目的:观察rhBMP-2和制动因素对肌腱止点结构重建的影响。
方法:新西兰白兔建立肌腱止点结构重建模型后,随机分成3组。向rhBMP-2短期制动组和rhBMP-2长期制动组实验兔靠近胫骨隧道入口的屈趾总腱内注入重组人骨形态发生蛋白2溶液20 µL,模型组不予注射。术后rhBMP-2短期制动组术肢石膏固定1周后拆除;rhBMP-2长期制动组和模型组兔术肢全程石膏固定。各组分别于手术后2,4,8周通过免疫组化法和RT-PCR测定隧道入口部肌腱中的Ⅰ,Ⅱ型胶原、骨碱性磷酸酶和骨钙素的表达。
结果与结论:rhBMP-2可使肌腱止点结构重建兔Ⅰ型胶原、骨碱性磷酸酶和骨钙素表达水平随时间的延长而增加,而Ⅱ型胶原在术后增加至4周时表达至峰值,8周表达有所下降。注射rhBMP-2未对腱重建兔Ⅰ型胶原mRNA表达产生明显变化;而注射rhBMP-2可使Ⅱ型胶原、骨碱性磷酸酶和骨钙素mRNA表达显著增加(P < 0.05),减少制动时间也能使Ⅱ型胶原、骨碱性磷酸酶和骨钙素mRNA表达显著增加(P < 0.05)。rhBMP-2能促进Ⅰ,Ⅱ型胶原、骨碱性磷酸酶和骨钙素的表达,并具有诱导肌腱内异位软骨成骨的作用,使肌腱端结构重建成为可能;长时间制动阻碍肌腱附着点的重建。

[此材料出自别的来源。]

Source: an optimization exercise on an open RTL-to-GDS flow (aim: small area, a short achievable clock period and few clock cycles per item). Production flows keep margins and buffers that such runs may drop.
Function was checked by simulation only, so behaviour that the tests miss may differ from the original.
Power and IR drop assume default switching activity.

### flow/config.mk
export PLATFORM = sky130hd
export DESIGN_NAME = contone_block_enc
export DESIGN_NICKNAME = contone_block_enc
export VERILOG_FILES = /design/flow/design.v
export SDC_FILE = /design/flow/constraint.sdc
export NUM_CORES = 4
export LEC_CHECK = 0
export CAP_MARGIN = 20
export CORE_MARGIN = 2
export CORE_UTILIZATION = 40
export SLEW_MARGIN = 20
### flow/constraint.sdc
create_clock -name core_clock -period 17.0 [get_ports {clk}]
set_input_delay 3.4000 -clock core_clock [delete_from_list [all_inputs] [get_ports {clk}]]
set_output_delay 3.4000 -clock core_clock [all_outputs]
set_load 0.01 [all_outputs]
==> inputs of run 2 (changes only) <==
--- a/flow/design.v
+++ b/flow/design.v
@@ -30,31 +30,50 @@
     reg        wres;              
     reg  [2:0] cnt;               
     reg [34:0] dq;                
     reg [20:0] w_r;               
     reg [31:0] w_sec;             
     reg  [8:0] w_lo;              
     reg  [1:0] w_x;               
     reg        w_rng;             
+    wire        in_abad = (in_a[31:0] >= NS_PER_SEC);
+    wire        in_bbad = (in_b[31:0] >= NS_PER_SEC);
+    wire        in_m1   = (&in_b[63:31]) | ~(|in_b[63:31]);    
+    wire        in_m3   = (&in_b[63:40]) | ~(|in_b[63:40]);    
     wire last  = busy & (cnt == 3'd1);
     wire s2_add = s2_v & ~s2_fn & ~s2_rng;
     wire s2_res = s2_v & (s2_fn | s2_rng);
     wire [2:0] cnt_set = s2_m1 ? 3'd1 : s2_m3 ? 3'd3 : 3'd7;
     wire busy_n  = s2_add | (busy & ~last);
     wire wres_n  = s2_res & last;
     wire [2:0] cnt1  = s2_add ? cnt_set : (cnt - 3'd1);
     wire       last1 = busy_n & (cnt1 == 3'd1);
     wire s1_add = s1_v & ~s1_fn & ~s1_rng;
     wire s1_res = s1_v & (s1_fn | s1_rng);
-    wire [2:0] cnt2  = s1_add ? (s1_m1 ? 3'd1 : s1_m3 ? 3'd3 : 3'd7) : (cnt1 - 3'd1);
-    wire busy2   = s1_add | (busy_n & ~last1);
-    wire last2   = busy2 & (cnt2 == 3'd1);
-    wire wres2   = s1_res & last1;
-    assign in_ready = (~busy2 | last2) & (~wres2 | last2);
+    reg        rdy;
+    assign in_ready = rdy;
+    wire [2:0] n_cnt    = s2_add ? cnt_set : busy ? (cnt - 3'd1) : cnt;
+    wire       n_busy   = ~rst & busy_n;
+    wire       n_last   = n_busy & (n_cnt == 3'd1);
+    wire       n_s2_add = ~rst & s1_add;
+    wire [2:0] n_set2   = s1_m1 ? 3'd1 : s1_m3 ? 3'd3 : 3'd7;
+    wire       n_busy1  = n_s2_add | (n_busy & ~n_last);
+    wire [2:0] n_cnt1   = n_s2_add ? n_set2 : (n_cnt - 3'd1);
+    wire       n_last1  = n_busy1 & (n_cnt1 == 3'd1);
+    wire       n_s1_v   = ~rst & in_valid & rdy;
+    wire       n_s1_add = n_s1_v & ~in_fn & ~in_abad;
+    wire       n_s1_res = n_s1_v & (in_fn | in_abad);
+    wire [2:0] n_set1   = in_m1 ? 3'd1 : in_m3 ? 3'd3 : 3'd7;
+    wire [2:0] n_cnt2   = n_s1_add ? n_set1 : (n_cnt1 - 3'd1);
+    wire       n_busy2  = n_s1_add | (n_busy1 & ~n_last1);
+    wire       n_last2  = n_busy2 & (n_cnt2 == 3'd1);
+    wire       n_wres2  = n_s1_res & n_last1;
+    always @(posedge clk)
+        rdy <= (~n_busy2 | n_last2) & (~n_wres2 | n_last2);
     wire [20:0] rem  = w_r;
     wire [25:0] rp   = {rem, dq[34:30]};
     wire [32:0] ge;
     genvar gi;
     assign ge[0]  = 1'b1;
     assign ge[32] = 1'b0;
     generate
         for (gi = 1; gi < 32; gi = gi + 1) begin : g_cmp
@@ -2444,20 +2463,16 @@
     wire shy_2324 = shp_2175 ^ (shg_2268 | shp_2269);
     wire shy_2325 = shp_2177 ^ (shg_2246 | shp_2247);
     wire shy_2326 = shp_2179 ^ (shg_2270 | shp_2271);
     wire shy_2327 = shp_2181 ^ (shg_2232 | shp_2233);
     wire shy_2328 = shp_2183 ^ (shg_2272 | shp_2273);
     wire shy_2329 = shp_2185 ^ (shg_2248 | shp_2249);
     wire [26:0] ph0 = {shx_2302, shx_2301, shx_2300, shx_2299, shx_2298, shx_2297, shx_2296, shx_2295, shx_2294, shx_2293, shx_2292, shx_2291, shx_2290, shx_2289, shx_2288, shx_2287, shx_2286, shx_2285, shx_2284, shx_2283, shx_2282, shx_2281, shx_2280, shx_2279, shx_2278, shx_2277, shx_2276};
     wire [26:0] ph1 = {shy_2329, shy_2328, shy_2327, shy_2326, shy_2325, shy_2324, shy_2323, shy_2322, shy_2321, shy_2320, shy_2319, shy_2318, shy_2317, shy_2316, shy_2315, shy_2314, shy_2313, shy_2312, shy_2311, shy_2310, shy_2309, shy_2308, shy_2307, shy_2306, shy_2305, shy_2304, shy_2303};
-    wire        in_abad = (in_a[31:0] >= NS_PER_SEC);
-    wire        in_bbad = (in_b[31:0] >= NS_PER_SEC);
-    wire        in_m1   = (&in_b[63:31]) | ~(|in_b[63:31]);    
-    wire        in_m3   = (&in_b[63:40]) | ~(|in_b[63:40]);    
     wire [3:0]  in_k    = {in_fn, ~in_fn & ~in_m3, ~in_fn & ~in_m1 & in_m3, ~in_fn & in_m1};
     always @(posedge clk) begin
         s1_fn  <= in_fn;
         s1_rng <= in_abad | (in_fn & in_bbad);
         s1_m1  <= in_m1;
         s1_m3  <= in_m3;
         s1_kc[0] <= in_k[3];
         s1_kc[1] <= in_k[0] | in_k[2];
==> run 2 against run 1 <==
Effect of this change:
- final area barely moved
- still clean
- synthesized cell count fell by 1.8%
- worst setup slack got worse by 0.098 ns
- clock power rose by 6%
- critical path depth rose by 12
Background: an optimization exercise with open tools, aiming at small area. Do not read the settings as production practice.
At most, simulation tests tie the RTL to the original design; equivalence was not proved.
Only the layout flow was run in run 2; the RTL was not checked for function there.
Power figures rest on the tool's default switching activity, not on a simulated workload.

$ cat flow/run.sh
#!/bin/bash
# synth_recipe.tcl (not shown) runs the flow's synth.tcl, then flattens the netlist and writes it again
# the make line also repeats each setting of config.mk as NAME=value (left out here)
make -C /OpenROAD-flow-scripts/flow DESIGN_CONFIG=/design/flow/config.mk WORK_HOME=/design/flow/orfs CLKGATE_MAP_FILE= SYNTH_SCRIPT=/design/flow/synth_recipe.tcl finish
$ cat flow/config.mk
export PLATFORM = sky130hd
export DESIGN_NAME = afe_chain
export DESIGN_NICKNAME = afe_chain
export VERILOG_FILES = /design/flow/design.v
export SDC_FILE = /design/flow/constraint.sdc
export NUM_CORES = 4
export LEC_CHECK = 0
export ABC_AREA = 1
export CAP_MARGIN = 20
export CELL_PAD_IN_SITES_DETAIL_PLACEMENT = 1
export CELL_PAD_IN_SITES_GLOBAL_PLACEMENT = 2
export CORE_MARGIN = 2
export CORE_UTILIZATION = 35
export SLEW_MARGIN = 20
$ cat flow/constraint.sdc
create_clock -name core_clock -period 15.0 [get_ports {clk}]
set_input_delay 3.0000 -clock core_clock [delete_from_list [all_inputs] [get_ports {clk}]]
set_output_delay 3.0000 -clock core_clock [all_outputs]
set_load 0.01 [all_outputs]
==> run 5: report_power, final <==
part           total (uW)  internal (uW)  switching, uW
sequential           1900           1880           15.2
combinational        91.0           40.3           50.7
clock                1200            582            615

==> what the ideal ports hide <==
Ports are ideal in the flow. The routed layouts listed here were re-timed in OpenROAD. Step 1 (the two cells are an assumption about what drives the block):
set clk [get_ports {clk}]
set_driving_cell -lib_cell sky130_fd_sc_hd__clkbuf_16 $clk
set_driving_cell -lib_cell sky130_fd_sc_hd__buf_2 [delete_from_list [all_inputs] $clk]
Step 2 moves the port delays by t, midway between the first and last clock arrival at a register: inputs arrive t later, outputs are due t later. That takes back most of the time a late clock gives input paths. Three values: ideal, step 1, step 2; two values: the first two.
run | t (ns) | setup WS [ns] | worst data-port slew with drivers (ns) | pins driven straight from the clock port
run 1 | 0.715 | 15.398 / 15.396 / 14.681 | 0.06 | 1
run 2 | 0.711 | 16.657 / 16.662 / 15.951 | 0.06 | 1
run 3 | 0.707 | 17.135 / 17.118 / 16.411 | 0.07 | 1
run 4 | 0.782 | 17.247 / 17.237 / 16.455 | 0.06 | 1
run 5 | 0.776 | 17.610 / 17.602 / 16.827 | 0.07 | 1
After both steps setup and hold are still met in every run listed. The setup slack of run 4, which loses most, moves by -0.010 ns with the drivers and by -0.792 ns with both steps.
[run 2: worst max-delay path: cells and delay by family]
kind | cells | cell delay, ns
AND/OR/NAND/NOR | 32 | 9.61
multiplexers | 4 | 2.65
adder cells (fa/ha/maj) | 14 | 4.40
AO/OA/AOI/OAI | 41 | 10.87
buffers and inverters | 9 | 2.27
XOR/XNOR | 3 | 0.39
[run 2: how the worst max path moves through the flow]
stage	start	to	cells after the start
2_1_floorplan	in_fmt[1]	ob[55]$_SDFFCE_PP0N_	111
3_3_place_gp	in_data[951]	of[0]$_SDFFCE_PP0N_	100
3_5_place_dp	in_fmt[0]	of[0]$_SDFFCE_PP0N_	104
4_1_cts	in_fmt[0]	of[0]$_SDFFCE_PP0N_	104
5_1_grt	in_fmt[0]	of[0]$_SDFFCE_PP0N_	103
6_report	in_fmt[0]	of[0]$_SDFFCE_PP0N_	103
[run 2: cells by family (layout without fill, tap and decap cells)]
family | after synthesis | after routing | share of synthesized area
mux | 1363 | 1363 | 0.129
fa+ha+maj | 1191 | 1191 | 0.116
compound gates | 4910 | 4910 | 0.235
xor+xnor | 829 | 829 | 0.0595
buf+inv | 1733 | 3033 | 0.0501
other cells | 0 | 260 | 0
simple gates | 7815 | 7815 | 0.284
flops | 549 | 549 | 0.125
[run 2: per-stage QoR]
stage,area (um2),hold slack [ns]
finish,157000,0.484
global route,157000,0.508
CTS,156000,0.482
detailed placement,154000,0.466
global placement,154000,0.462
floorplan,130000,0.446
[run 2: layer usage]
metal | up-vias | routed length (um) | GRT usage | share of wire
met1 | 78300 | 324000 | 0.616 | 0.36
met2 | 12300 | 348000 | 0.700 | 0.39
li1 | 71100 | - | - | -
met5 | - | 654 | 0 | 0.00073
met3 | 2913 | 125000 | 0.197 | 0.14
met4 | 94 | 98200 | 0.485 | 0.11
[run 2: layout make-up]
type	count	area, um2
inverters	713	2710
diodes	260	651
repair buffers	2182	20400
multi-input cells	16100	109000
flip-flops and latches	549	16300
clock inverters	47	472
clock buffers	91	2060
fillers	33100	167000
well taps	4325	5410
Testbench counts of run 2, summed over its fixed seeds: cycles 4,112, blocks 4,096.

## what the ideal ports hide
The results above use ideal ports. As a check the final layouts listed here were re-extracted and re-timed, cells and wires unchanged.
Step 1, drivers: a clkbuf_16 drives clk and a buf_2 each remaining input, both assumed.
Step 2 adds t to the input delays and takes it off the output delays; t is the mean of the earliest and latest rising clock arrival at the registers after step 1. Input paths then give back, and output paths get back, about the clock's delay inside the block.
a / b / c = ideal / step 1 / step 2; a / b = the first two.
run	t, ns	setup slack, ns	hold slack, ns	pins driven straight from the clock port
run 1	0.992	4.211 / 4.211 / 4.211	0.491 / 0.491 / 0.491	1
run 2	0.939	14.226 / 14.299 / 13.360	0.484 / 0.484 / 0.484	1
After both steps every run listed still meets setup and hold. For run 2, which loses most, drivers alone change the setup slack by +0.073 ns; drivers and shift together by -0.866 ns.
From an optimization exercise on the open Yosys and OpenROAD flow, aimed at small area, a short achievable clock period and few clock cycles per item; shortcuts taken in it are not production practice. Function was checked by simulation only, so behaviour that the tests miss may differ from the original.

== run 1 ==
Design grn_convert, start of the top module:
module grn_convert (
    input  wire         clk,
    input  wire         rst_n,
    input  wire         in_valid,
    output wire         in_ready,
    input  wire [59:0]  in_e0,        
    input  wire [59:0]  in_e1,        
    input  wire [11:0]  in_f,         
    input  wire [143:0] in_m,         
    input  wire [47:0]  in_tf,        
    input  wire [47:0]  in_d,         
    input  wire         in_thermen,
    input  wire         in_derateen,
    output wire         out_valid,
    output wire [71:0]  out_l,        
    output wire [2:0]   out_clip      
);
    reg       ready_r;
    reg [4:0] v;
    assign in_ready  = ready_r;
    assign out_valid = v[4];
    always @(posedge clk) begin
        if (!rst_n) begin
            ready_r <= 1'b0;
            v       <= 5'd0;
        end else begin
            ready_r <= 1'b1;
            v       <= {v[3:0], in_valid & ready_r};
        end
    end
    reg [59:0]  e0_0, e1_0;
    reg [11:0]  f_0;
    reg [143:0] m_0;
    reg [47:0]  tf_0, d_0;
    always @(posedge clk) begin
        e0_0 <= in_e0;
        e1_0 <= in_e1;
        f_0  <= in_f;
        m_0  <= in_m;
        tf_0 <= in_thermen  ? in_tf : {3{16'h8000}};
        d_0  <= in_derateen ? in_d  : {3{16'h8000}};
    end
    wire [71:0] cx;
    genvar j, q;
    generate for (j = 0; j < 3; j = j + 1) begin : g_curve
        grn_curve u_curve (
            .e0(e0_0[20*j +: 20]), .e1(e1_0[20*j +: 20]), .f(f_0[4*j +: 4]),
            .x(cx[24*j +: 24])
        );
    end endgenerate
    wire [215:0] me;
    generate for (j = 0; j < 9; j = j + 1) begin : g_enc
        if (j < 3) begin : g_p
            grn_benc16sp u_enc (.m(m_0[16*j +: 16]), .e(me[24*j +: 24]));
        end else begin : g_n
            grn_benc16s u_enc (.m(m_0[16*j +: 16]), .e(me[24*j +: 24]));
        end
    end endgenerate
    reg [71:0]  x_1, xn_1;
    reg [215:0] me_1;
    reg [47:0]  tf_1, d_1;
    always @(posedge clk) begin
        x_1  <= cx;
        xn_1 <= ~cx;
        me_1 <= me;
        tf_1 <= tf_0;
        d_1  <= d_0;
    end
    wire [83:0] ys;
    wire [2:0]  yz;
    grn_mrowp u_row0 (
        .x0(x_1[23:0]), .x1(x_1[47:24]), .x2(x_1[71:48]),
        .e0(me_1[23:0]), .e1(me_1[47:24]), .e2(me_1[71:48]),
        .ys(ys[27:0]), .zero(yz[0])
    );
    generate for (q = 1; q < 3; q = q + 1) begin : g_row
        grn_mrow u_row (
  ...
Size: ~16,000 cells after synthesis, ~0.17 mm2 of cells after synthesis.
clock: 33.0 ns
lec_check: 0
abc_clock_period_in_ps: 7000
cap_margin: 20
core_margin: 2
core_utilization: 55
place_density: 0.65
slew_margin: 20
synth_hierarchical: 1
synth_minimum_keep_size: 0
standard.sh (not shown) runs the stock make flow with config.mk's settings and CLKGATE_MAP_FILE= SYNTH_SCRIPT=/design/flow/synth_recipe.tcl, a recipe that flattens the netlist after the stock synthesis.
==> flow/flow/run.sh <==
#!/bin/bash
# Layout of grn_convert: the standard flow (standard.sh) with two changes.
# 1. One netlist edit between synthesis and floorplan. Synthesis maps each
#    Booth selector alone (SYNTH_HIERARCHICAL 1), and ABC's upsize step then
#    sizes its OR-AND-INVERT (or AND-OR-INVERT) gate to o22ai_2 (a22oi_2)
#    because it sits on that tiny module's only path. Each one drives a
#    single adder input, so it goes back to o22ai_1 (a22oi_1): same function
#    and pins. Registers are untouched.
#    The registers that drive the output ports (l_4, c_4, v[4], ready_r)
#    keep their cell type but get the stronger dfxtp_4, since the paths to
#    the outputs are the slowest.
# 2. Every port still gets its own buffer, but a plain buf_2 instead of the
#    delay cell buffer_ports picks by default.
# Logs: synth.log, resize.log, layout.log in this folder (ORFS's own logs
# are under orfs/logs).
set -euo pipefail
bash standard.sh synth > synth.log 2>&1
R=orfs/results/${FLOW_PLATFORM}/grn_convert/base
n=$(grep -c 'sky130_fd_sc_hd__o22ai_2 ' "$R/1_2_yosys.v" || true)
m=$(grep -c 'sky130_fd_sc_hd__a22oi_2 ' "$R/1_2_yosys.v" || true)
sed -i -e 's/sky130_fd_sc_hd__o22ai_2 /sky130_fd_sc_hd__o22ai_1 /' \
       -e 's/sky130_fd_sc_hd__a22oi_2 /sky130_fd_sc_hd__a22oi_1 /' "$R/1_2_yosys.v"
sed -i -E 's/sky130_fd_sc_hd__dfxtp_1 (\\l_4\[|\\c_4\[|\\v\[4\]|\\ready_r\$)/sky130_fd_sc_hd__dfxtp_4 \1/' "$R/1_2_yosys.v"
k=$(grep -c 'sky130_fd_sc_hd__dfxtp_4 ' "$R/1_2_yosys.v" || true)
echo "o22ai_2 resized to o22ai_1: $n, a22oi_2 resized to a22oi_1: $m, output registers resized to dfxtp_4: $k" > resize.log
export BUFFER_PORTS_ARGS="-buffer_cell sky130_fd_sc_hd__buf_2"
bash standard.sh > layout.log 2>&1
Testbench counts of run 1, summed over its fixed seeds: cycles 3,240, items 9,600.
### run 1 -> run 2
# run 1
export LEC_CHECK = 0
export ABC_CLOCK_PERIOD_IN_PS = 7000
export CAP_MARGIN = 20
export CORE_MARGIN = 2
export CORE_UTILIZATION = 55
export PLACE_DENSITY = 0.65
export SLEW_MARGIN = 20
export SYNTH_HIERARCHICAL = 1
export SYNTH_MINIMUM_KEEP_SIZE = 0
create_clock -name core_clock -period 33.0 [get_ports {clk}]
# run 2
export LEC_CHECK = 0
export ABC_CLOCK_PERIOD_IN_PS = 7000
export CAP_MARGIN = 20
export CORE_MARGIN = 2
export CORE_UTILIZATION = 45
export SLEW_MARGIN = 20
export SYNTH_HIERARCHICAL = 1
export SYNTH_MINIMUM_KEEP_SIZE = 0
create_clock -name core_clock -period 33.0 [get_ports {clk}]
==> flow/run.sh (new file) <==
#!/bin/bash
# synth_recipe.tcl (not shown) runs the flow's synth.tcl, then flattens the netlist and writes it again
# the make line also repeats each setting of config.mk as NAME=value (left out here)
make -C /OpenROAD-flow-scripts/flow DESIGN_CONFIG=/design/flow/config.mk WORK_HOME=/design/flow/orfs CLKGATE_MAP_FILE= SYNTH_SCRIPT=/design/flow/synth_recipe.tcl finish
removed: flow/flow/run.sh
removed: flow/standard.sh
### Flow results
The placed instance count in run 1 is 0.933 times that in run 2. Between run 1 and run 2, the clock network contribution to total cell area does not differ in any meaningful way. Share of the core filled with cells in the final layout ends up lower on run 2. On global routing usage summed across all routing layers, the lower figure sits with run 2, not run 1. Run 2: area growth from synthesis to layout is 2.5 points higher than what run 1 reported. Maximum frequency: run 2 lower than run 1.
For run 3, these inputs were changed with respect to run 2:
# run 2
export LEC_CHECK = 0
export ABC_CLOCK_PERIOD_IN_PS = 7000
export CAP_MARGIN = 20
export CORE_MARGIN = 2
export CORE_UTILIZATION = 45
export SLEW_MARGIN = 20
export SYNTH_HIERARCHICAL = 1
export SYNTH_MINIMUM_KEEP_SIZE = 0
create_clock -name core_clock -period 33.0 [get_ports {clk}]
# run 3
export LEC_CHECK = 0
export ABC_CLOCK_PERIOD_IN_PS = 7000
export CAP_MARGIN = 20
export CORE_MARGIN = 2
export CORE_UTILIZATION = 55
export CTS_CLUSTER_DIAMETER = 60
export CTS_CLUSTER_SIZE = 24
export PLACE_DENSITY = 0.65
export SLEW_MARGIN = 20
export SYNTH_HIERARCHICAL = 1
export SYNTH_MINIMUM_KEEP_SIZE = 0
create_clock -name core_clock -period 33.0 [get_ports {clk}]
==> flow/flow/run.sh (new file) <==
#!/bin/bash
# Layout of grn_convert: the standard flow (standard.sh) with two changes.
# 1. One netlist edit between synthesis and floorplan. Synthesis maps each
#    Booth selector alone (SYNTH_HIERARCHICAL 1), and ABC's upsize step then
#    sizes its OR-AND-INVERT (or AND-OR-INVERT) gate to o22ai_2 (a22oi_2)
#    because it sits on that tiny module's only path. Each one drives a
#    single adder input, so it goes back to o22ai_1 (a22oi_1): same function
#    and pins. Registers are untouched.
#    The registers that drive the output ports (l_4, c_4, v[4], ready_r)
#    keep their cell type but get the stronger dfxtp_4, since the paths to
#    the outputs are the slowest.
# 2. Every port still gets its own buffer, but a plain buf_2 instead of the
#    delay cell buffer_ports picks by default.
# Logs: synth.log, resize.log, layout.log in this folder (ORFS's own logs
# are under orfs/logs).
set -euo pipefail
bash standard.sh synth > synth.log 2>&1
R=orfs/results/${FLOW_PLATFORM}/grn_convert/base
n=$(grep -c 'sky130_fd_sc_hd__o22ai_2 ' "$R/1_2_yosys.v" || true)
m=$(grep -c 'sky130_fd_sc_hd__a22oi_2 ' "$R/1_2_yosys.v" || true)
sed -i -e 's/sky130_fd_sc_hd__o22ai_2 /sky130_fd_sc_hd__o22ai_1 /' \
       -e 's/sky130_fd_sc_hd__a22oi_2 /sky130_fd_sc_hd__a22oi_1 /' "$R/1_2_yosys.v"
sed -i -E 's/sky130_fd_sc_hd__dfxtp_1 (\\l_4\[|\\c_4\[|\\v\[4\]|\\ready_r\$)/sky130_fd_sc_hd__dfxtp_4 \1/' "$R/1_2_yosys.v"
k=$(grep -c 'sky130_fd_sc_hd__dfxtp_4 ' "$R/1_2_yosys.v" || true)
echo "o22ai_2 resized to o22ai_1: $n, a22oi_2 resized to a22oi_1: $m, output registers resized to dfxtp_4: $k" > resize.log
export BUFFER_PORTS_ARGS="-buffer_cell sky130_fd_sc_hd__buf_2"
bash standard.sh > layout.log 2>&1
==> flow/standard.sh (new file) <==
#!/bin/bash
# synth_recipe.tcl (not shown) runs the flow's synth.tcl, then flattens the netlist and writes it again
# the make line also repeats each setting of config.mk as NAME=value (left out here)
make -C /OpenROAD-flow-scripts/flow DESIGN_CONFIG=/design/flow/config.mk WORK_HOME=/design/flow/orfs CLKGATE_MAP_FILE= SYNTH_SCRIPT=/design/flow/synth_recipe.tcl "${@:-finish}"
removed: flow/run.sh
Results
Run 3 completed every stage of the flow, and the final layout passed the timing, design-rule and antenna checks.
Taking run 2 as the reference, in run 3 area of all placed cells without fillers shows a reduction of 0.023 mm2, starting DRC count in detailed routing shows an increase of 35%.
When the final numbers for run 2 and run 3 were put side by side, the worst hold slack turned out to be smaller in run 2.

## re-timing with driven ports
How much do the figures lean on ideal ports? The routed layouts below were timed once more, with nothing changed but the port constraints.
Step 1: set_driving_cell puts a clkbuf_16 on clk and a buf_2 on each other input, an assumption about the parent block.
Step 2 adds t to the input delays and takes it off the output delays; t is the mean of the earliest and latest rising clock arrival at the registers after step 1. Input paths then give back, and output paths get back, about the clock's delay inside the block.
a / b / c = no drivers / after step 1 / after step 2; a / b = the first two.
run | t (ns) | setup slack, ns | hold slack, ns
run 1 | 0.980 | 25.050 / 24.939 / 25.266 | 0.310 / 0.310 / 0.310
run 2 | 1.034 | 24.588 / 24.461 / 25.023 | 0.317 / 0.317 / 0.317
run 3 | 1.020 | 24.991 / 24.874 / 25.257 | 0.322 / 0.322 / 0.322
After both steps every run listed still meets setup and hold.
Context: an optimization exercise on an open-source flow, tuned for small area, a short achievable clock period and few clock cycles. The choices shown serve that exercise and are no tape-out recipe.
In this exercise RTL edits were held to simulation tests only and were not proved equivalent to the original.
Power figures rest on the tool's default switching activity, not on a simulated workload.

==> design/flow/design.v <==
module mcv_div #(
    parameter NW = 35,    
    parameter DW = 21     
) (
    input  wire          clk,
    input  wire          rst,
    input  wire          start,
    input  wire [NW-1:0] dividend,
    input  wire [DW-1:0] divisor,
    output reg           done,
    output reg  [NW-1:0] quotient,
    output reg  [DW:0]   remainder
);
    reg [DW-1:0] dsr;
    reg [6:0]    cnt;
    reg          busy;
    wire [DW+1:0] trial = {remainder, quotient[NW-1]} - {2'b00, dsr};
    always @(posedge clk) begin
        if (rst) begin
            busy <= 1'b0;
            done <= 1'b0;
            cnt  <= 7'd0;
        end else begin
            done <= 1'b0;
            if (start) begin
                busy      <= 1'b1;
                cnt       <= NW[6:0];
                dsr       <= divisor;
                quotient  <= dividend;
                remainder <= {(DW+1){1'b0}};
            end else if (busy) begin
                if (trial[DW+1]) begin
                    remainder <= {remainder[DW-1:0], quotient[NW-1]};
                    quotient  <= {quotient[NW-2:0], 1'b0};
                end else begin
                    remainder <= trial[DW:0];
                    quotient  <= {quotient[NW-2:0], 1'b1};
                end
                cnt <= cnt - 7'd1;
                if (cnt == 7'd1) begin
                    busy <= 1'b0;
                    done <= 1'b1;
                end
            end
        end
    end
endmodule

关键词: 肌腱止点, 重组人骨形态发生蛋白2, 胶原, 碱性磷酸酶, 骨钙素, 肌肉肌腱, 组织工程

Abstract:

BACKGROUND: Construction of bone-tendon junction is similar to endochondral ossification, and the constructed ligament would play its role only a direct tendon-to-bone enthesis regenerates. Recombinant human bone morphogenetic protein-2 (rhBMP-2) can induce undifferentiated mesenchymal cells, fibroblasts, myoblasts and bone marrow stromal cells differentiate into bonelines cells.   
OBJECTIVE: To evaluate the influence of the rhBMP-2 and post-operative immobilization on the entheses reconstruction in rabbits.
METHODS: New Zealand white rabbits were allocated averagely to 3 groups. Totally 20 µL rhBMP-2 solution was injected into the tendon at the point of the entry of bone tunnel in the rhBMP-2 short period immobilization and rhBMP-2 long period immobilization groups. Post-operatively, the operated limb was immobilized by plaster for 1 week in the rhBMP-2 short period immobilization group, and 8 weeks in rhBMP-2 long period immobilization and model groups. The expression of type Ⅰ, Ⅱ collagen, bone alkaline phosphatase (ALP) and osteocalcin (OCN) were examined by immnunohistochemistry and RT-PCR. 
RESULTS AND CONCLUSION: rhBMP-2 could increase the expressions of type Ⅰ collagen, bone ALP and osteocalcin with time prolonged. The expression of type Ⅱ collagen reached a peak at 4 weeks after operation, and then slightly decreased after 8 weeks. However, rhBMP-2 had no significant effect on type Ⅰ collagen mRNA expression, but increased the mRNA expression of type Ⅱ collagen, bone ALP and osteocalcin (P < 0.05), which could be obtained by reducing immobilization duration (P < 0.05). rhBMP-2 not only could upgrade the expression of type Ⅰ, Ⅱ collagen, bone ALP and osteocalcin, but also able to induce the ectopic endochondral ossification in tendon, thus, it makes possible that the entheses healed in the classic anatomical way. By the way, long period immobilization of operated limb has a negative effect on the entheses reconstruction.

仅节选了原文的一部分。